(Data entries)
= Beginning of Section =

What follows belongs to an exercise in optimizing a design on an open flow for small area, a short achievable clock period and few clock cycles per item; a production flow would make more cautious choices. The RTL was checked by simulation tests, not by an equivalence proof against the original design. The clock port is modelled as an ideal driver; clocking choices that lean on that would not hold on a real chip.

## flow/design.v (module list and top-level ports; edited modules follow where they fit)
// module cvt_delta_rv: 266 lines
// module cvt_delta_gu: 266 lines
// module cvt_delta_gv: 266 lines
// module cvt_delta_bu: 266 lines
// module cvt_prod_rv: 46 lines
// module cvt_prod_bu: 46 lines
// module cvt_prod_gu: 46 lines
// module cvt_prod_gv: 46 lines
// module cvt_g_err: 25 lines
// module cvt_lzc: 15 lines
// module cvt_norm: 13 lines
// module cvt_out_pre: 22 lines
// module cvt_out: 21 lines
// module cvt_add: 27 lines
// module cvt_pair: 218 lines
module cvt_pair (
    input  wire        clk,
    input  wire        rst,
    input  wire        in_valid,
    output wire        in_ready,
    input  wire [7:0]  in_y0,
    input  wire [7:0]  in_y1,
    input  wire [7:0]  in_cb_a,
    input  wire [7:0]  in_cr_a,
    input  wire [7:0]  in_cb_b,
    input  wire [7:0]  in_cr_b,
    input  wire        in_interp,
    output wire        out_valid,
    output wire [31:0] out_r0,
    output wire [31:0] out_g0,
    output wire [31:0] out_b0,
    output wire [31:0] out_r1,
    output wire [31:0] out_g1,
    output wire [31:0] out_b1,
    output wire [23:0] out_rgb0_u8,    
    output wire [23:0] out_rgb1_u8
);
  // ...
==> flow/flow/run.sh <==
#!/bin/bash
# The standard layout, with the port buffers made from buf_2 cells instead of
# the buffer buffer_ports picks by default (a slow delay cell).
# standard.sh's full output goes to standard.log in this folder.
set -euo pipefail
export BUFFER_PORTS_ARGS="-buffer_cell sky130_fd_sc_hd__buf_2"
bash standard.sh finish > standard.log 2>&1
==> flow/standard.sh <==
#!/bin/bash
# synth_recipe.tcl (not shown) runs the flow's synth.tcl, then flattens the netlist and writes it again
# the make line also repeats each setting of config.mk as NAME=value (left out here)
make -C /OpenROAD-flow-scripts/flow DESIGN_CONFIG=/design/flow/config.mk WORK_HOME=/design/flow/orfs CLKGATE_MAP_FILE= SYNTH_SCRIPT=/design/flow/synth_recipe.tcl "${@:-finish}"
==> flow/config.mk <==
export PLATFORM = sky130hd
export DESIGN_NAME = cvt_pair
export DESIGN_NICKNAME = cvt_pair
export VERILOG_FILES = /design/flow/design.v
export SDC_FILE = /design/flow/constraint.sdc
export NUM_CORES = 4
export LEC_CHECK = 0
export ABC_AREA = 1
export CAP_MARGIN = 20
export CORE_MARGIN = 2
export CORE_UTILIZATION = 60
export CTS_CLUSTER_DIAMETER = 70
export CTS_CLUSTER_SIZE = 30
export PLACE_DENSITY = 0.7
export SLEW_MARGIN = 60
==> flow/constraint.sdc <==
create_clock -name core_clock -period 17.0 [get_ports {clk}]
set_input_delay 3.4000 -clock core_clock [delete_from_list [all_inputs] [get_ports {clk}]]
set_output_delay 3.4000 -clock core_clock [all_outputs]
set_load 0.01 [all_outputs]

= End of Section =

#### Work request:
Repeat each record verbatim.

#### Solution below:
What follows belongs to an exercise in optimizing a design on an open flow for small area, a short achievable clock period and few clock cycles per item; a production flow would make more cautious choices. The RTL was checked by simulation tests, not by an equivalence proof against the original design. The clock port is modelled as an ideal driver; clocking choices that lean on that would not hold on a real chip.

## flow/design.v (module list and top-level ports; edited modules follow where they fit)
// module cvt_delta_rv: 266 lines
// module cvt_delta_gu: 266 lines
// module cvt_delta_gv: 266 lines
// module cvt_delta_bu: 266 lines
// module cvt_prod_rv: 46 lines
// module cvt_prod_bu: 46 lines
// module cvt_prod_gu: 46 lines
// module cvt_prod_gv: 46 lines
// module cvt_g_err: 25 lines
// module cvt_lzc: 15 lines
// module cvt_norm: 13 lines
// module cvt_out_pre: 22 lines
// module cvt_out: 21 lines
// module cvt_add: 27 lines
// module cvt_pair: 218 lines
module cvt_pair (
    input  wire        clk,
    input  wire        rst,
    input  wire        in_valid,
    output wire        in_ready,
    input  wire [7:0]  in_y0,
    input  wire [7:0]  in_y1,
    input  wire [7:0]  in_cb_a,
    input  wire [7:0]  in_cr_a,
    input  wire [7:0]  in_cb_b,
    input  wire [7:0]  in_cr_b,
    input  wire        in_interp,
    output wire        out_valid,
    output wire [31:0] out_r0,
    output wire [31:0] out_g0,
    output wire [31:0] out_b0,
    output wire [31:0] out_r1,
    output wire [31:0] out_g1,
    output wire [31:0] out_b1,
    output wire [23:0] out_rgb0_u8,    
    output wire [23:0] out_rgb1_u8
);
  // ...
==> flow/flow/run.sh <==
#!/bin/bash
# The standard layout, with the port buffers made from buf_2 cells instead of
# the buffer buffer_ports picks by default (a slow delay cell).
# standard.sh's full output goes to standard.log in this folder.
set -euo pipefail
export BUFFER_PORTS_ARGS="-buffer_cell sky130_fd_sc_hd__buf_2"
bash standard.sh finish > standard.log 2>&1
==> flow/standard.sh <==
#!/bin/bash
# synth_recipe.tcl (not shown) runs the flow's synth.tcl, then flattens the netlist and writes it again
# the make line also repeats each setting of config.mk as NAME=value (left out here)
make -C /OpenROAD-flow-scripts/flow DESIGN_CONFIG=/design/flow/config.mk WORK_HOME=/design/flow/orfs CLKGATE_MAP_FILE= SYNTH_SCRIPT=/design/flow/synth_recipe.tcl "${@:-finish}"
==> flow/config.mk <==
export PLATFORM = sky130hd
export DESIGN_NAME = cvt_pair
export DESIGN_NICKNAME = cvt_pair
export VERILOG_FILES = /design/flow/design.v
export SDC_FILE = /design/flow/constraint.sdc
export NUM_CORES = 4
export LEC_CHECK = 0
export ABC_AREA = 1
export CAP_MARGIN = 20
export CORE_MARGIN = 2
export CORE_UTILIZATION = 60
export CTS_CLUSTER_DIAMETER = 70
export CTS_CLUSTER_SIZE = 30
export PLACE_DENSITY = 0.7
export SLEW_MARGIN = 60
==> flow/constraint.sdc <==
create_clock -name core_clock -period 17.0 [get_ports {clk}]
set_input_delay 3.4000 -clock core_clock [delete_from_list [all_inputs] [get_ports {clk}]]
set_output_delay 3.4000 -clock core_clock [all_outputs]
set_load 0.01 [all_outputs]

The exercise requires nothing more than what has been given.